* Provided data
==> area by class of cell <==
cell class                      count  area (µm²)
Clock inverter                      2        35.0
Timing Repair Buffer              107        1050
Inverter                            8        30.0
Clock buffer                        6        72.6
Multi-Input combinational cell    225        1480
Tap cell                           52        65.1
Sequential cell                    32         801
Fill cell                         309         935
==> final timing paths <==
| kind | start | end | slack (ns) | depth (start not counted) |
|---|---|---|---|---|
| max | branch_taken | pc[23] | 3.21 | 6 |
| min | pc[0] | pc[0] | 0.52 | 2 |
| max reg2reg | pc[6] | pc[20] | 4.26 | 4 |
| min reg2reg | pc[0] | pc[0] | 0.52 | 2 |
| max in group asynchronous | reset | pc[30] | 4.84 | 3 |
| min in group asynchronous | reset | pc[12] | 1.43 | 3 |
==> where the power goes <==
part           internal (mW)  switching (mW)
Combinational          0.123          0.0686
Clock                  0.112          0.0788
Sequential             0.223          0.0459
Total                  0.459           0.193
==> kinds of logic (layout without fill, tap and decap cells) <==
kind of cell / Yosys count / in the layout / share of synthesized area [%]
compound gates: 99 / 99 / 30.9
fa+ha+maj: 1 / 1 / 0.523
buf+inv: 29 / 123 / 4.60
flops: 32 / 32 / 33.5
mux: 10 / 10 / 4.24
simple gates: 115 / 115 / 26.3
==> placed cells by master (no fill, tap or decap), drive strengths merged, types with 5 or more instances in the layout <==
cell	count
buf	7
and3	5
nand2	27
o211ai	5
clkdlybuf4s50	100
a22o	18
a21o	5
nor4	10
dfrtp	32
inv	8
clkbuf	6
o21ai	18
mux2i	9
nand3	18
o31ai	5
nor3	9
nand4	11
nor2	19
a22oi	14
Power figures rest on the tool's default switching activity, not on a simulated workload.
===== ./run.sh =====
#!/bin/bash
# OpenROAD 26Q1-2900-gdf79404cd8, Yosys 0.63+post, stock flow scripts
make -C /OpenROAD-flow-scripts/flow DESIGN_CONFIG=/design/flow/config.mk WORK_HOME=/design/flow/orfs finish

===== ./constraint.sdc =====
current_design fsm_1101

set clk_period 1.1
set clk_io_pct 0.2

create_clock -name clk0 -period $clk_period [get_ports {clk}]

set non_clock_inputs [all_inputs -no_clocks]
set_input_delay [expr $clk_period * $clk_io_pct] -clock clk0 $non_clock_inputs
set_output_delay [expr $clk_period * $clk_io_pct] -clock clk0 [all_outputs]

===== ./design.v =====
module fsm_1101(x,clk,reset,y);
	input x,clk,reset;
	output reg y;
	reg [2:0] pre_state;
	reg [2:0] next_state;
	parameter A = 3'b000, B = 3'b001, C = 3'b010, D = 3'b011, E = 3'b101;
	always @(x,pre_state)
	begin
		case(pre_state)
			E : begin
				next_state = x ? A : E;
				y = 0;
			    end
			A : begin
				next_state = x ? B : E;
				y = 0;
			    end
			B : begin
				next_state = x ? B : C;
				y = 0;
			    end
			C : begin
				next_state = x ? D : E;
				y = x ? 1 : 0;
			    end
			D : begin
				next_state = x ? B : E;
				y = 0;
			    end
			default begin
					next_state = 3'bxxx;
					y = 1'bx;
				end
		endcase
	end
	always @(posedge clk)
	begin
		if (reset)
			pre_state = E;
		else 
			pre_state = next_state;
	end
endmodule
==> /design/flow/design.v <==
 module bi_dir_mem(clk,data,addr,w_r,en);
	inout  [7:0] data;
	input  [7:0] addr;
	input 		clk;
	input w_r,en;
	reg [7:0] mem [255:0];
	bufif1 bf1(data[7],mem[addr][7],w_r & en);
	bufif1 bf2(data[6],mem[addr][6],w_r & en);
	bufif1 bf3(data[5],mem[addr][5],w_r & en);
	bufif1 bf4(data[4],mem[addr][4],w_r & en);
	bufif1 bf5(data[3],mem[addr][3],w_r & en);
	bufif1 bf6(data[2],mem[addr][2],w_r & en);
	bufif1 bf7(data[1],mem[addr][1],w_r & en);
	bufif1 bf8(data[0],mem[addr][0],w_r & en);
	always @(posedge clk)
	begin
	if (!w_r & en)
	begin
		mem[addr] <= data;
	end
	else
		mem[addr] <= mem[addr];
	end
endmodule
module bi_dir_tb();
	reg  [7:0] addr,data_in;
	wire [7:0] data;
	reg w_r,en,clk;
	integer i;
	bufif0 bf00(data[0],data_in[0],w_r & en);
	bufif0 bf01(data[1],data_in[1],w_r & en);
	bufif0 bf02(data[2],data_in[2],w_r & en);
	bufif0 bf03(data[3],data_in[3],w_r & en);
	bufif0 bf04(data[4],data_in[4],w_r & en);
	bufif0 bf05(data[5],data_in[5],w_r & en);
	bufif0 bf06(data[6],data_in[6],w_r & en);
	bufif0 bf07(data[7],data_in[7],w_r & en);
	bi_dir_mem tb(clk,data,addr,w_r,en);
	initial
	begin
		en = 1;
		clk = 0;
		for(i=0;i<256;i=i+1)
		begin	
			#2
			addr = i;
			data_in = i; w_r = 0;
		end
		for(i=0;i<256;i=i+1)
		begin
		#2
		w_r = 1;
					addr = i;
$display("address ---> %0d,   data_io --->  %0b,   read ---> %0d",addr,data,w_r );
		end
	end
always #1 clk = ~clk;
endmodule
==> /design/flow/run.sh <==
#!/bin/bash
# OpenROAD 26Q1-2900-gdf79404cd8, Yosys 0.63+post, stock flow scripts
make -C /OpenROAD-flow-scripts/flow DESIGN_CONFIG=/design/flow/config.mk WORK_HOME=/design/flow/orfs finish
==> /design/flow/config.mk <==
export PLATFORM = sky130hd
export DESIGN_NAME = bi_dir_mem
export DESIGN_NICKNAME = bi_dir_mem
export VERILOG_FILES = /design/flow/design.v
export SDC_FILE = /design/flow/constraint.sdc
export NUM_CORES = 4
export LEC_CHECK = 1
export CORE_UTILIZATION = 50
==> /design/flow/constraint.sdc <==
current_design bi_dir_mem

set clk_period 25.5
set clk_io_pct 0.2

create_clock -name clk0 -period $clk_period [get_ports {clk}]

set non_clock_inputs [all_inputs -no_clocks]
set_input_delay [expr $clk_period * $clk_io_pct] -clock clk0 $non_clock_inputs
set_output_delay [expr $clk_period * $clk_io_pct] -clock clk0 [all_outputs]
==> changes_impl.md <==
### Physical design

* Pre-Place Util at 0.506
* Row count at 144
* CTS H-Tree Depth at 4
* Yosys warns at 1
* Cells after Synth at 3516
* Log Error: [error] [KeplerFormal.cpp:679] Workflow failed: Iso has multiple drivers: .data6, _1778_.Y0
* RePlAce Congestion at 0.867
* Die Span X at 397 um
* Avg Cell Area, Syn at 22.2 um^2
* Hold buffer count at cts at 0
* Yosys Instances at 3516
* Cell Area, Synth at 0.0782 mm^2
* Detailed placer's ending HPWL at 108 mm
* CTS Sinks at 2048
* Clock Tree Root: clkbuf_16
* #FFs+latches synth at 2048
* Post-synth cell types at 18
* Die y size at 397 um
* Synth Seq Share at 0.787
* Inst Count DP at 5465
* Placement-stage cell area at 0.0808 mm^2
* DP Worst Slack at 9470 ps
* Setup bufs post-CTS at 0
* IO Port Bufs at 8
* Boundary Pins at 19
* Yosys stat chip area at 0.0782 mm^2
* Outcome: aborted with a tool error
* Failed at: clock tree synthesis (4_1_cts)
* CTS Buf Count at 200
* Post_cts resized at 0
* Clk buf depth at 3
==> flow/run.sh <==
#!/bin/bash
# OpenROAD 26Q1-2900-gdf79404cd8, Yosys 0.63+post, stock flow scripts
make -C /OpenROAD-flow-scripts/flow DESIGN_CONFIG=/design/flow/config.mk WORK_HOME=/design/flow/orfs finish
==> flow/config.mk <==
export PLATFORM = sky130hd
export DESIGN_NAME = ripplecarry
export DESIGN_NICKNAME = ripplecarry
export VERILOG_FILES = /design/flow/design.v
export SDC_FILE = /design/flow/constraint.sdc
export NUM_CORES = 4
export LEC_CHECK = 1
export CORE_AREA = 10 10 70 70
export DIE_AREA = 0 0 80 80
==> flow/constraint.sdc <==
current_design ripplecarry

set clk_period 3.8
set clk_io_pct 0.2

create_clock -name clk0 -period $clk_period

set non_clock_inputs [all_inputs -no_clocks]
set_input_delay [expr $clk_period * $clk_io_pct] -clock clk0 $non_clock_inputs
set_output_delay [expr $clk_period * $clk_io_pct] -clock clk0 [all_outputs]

* Task description
In the listing above, which lines include the string "gates"? Return every one of them.

* Written response
compound gates: 99 / 99 / 30.9
simple gates: 115 / 115 / 26.3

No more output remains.